20 years ago in Chemistry in Britain
20 years ago in Chemistry in Britain
In November 1985 Professor Harry Kroto of the University of Sussex telephoned to congratulate me on a successful prediction. Together with Jim Heath, Sean O’Brien, Bob Curl and Rick Smalley of Rice University, Houston, US, he had recently identified the now famous C60 molecule buckminsterfullerene, details of which were about to be published.1 He wanted to let me know that my deductions about hollow graphite molecules had come true.
I appreciated this courtesy, because my prediction had not been published in the normal research literature. Instead, it had been aired 20 years previously in the ’Daedalus’ column of New Scientist.
Every week, as Daedalus, I put forward some amusingly half-baked scientific or technical scheme. The scheme for 3 November 1966 was to make hollow graphite molecules by high temperature synthesis in a presence of a warping agent to close the growing sheets into spheres.

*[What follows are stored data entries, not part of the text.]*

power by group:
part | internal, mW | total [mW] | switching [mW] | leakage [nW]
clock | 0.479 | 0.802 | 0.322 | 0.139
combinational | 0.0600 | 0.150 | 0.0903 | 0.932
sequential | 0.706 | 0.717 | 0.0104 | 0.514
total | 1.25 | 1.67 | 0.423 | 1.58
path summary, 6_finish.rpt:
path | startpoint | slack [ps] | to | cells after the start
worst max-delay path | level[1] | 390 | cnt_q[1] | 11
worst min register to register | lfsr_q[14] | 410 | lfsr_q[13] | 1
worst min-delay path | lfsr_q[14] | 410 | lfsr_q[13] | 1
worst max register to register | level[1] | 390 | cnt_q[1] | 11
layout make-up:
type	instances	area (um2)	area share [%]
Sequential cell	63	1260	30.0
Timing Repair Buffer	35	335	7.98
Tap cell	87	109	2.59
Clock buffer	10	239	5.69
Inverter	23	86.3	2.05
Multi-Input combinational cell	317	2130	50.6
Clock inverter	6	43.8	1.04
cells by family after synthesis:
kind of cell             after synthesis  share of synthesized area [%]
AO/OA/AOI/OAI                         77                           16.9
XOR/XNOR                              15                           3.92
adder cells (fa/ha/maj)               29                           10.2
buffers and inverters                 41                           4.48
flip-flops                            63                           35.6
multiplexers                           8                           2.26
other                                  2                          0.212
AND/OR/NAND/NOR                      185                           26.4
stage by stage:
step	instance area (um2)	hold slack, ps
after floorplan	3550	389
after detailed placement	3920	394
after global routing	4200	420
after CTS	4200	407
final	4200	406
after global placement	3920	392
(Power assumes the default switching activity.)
## config.mk

```make
export PLATFORM = sky130hd
export DESIGN_NAME = decoder_scan_n
export DESIGN_NICKNAME = d
export VERILOG_FILES = /design/src/rtl/decoder_scan_n.sv
export SDC_FILE = /design/constraint.sdc
export NUM_CORES = 1
export LEC_CHECK = 0
export BUFFER_PORTS_ARGS = -buffer_cell sky130_fd_sc_hd__buf_2
export CORE_MARGIN = 2
export CORE_UTILIZATION = 30
export CTS_CLUSTER_DIAMETER = 50
export DETAILED_ROUTE_END_ITERATION = 8
export GPL_TIMING_DRIVEN = 0
export HOLD_SLACK_MARGIN = 0.1
export PLACE_DENSITY = 0.54
export SYNTH_ARGS = -nofsm -noshare
export SYNTH_HDL_FRONTEND = slang
export SYNTH_SLANG_ARGS = --single-unit
```

## constraint.sdc

```tcl
create_clock -name clk -period 2.85 [get_ports clk]
set_input_delay 0.4275 -clock clk [delete_from_list [all_inputs] [get_ports clk]]
set_output_delay 0.4275 -clock clk [all_outputs]
set_load 0.02 [all_outputs]
```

The resulting big, hollow molecules, I claimed, would form a supercritical fluid at normal temperature and pressure, ideal for shock absorbers, lubricants, gas clathrates, molecular sieves etc.
Extracted from an article ’The chemistry of Daedalus’ by David E H Jones, a guest staff member of the School of Chemistry, the University of Newcastle-upon-Tyne, UK.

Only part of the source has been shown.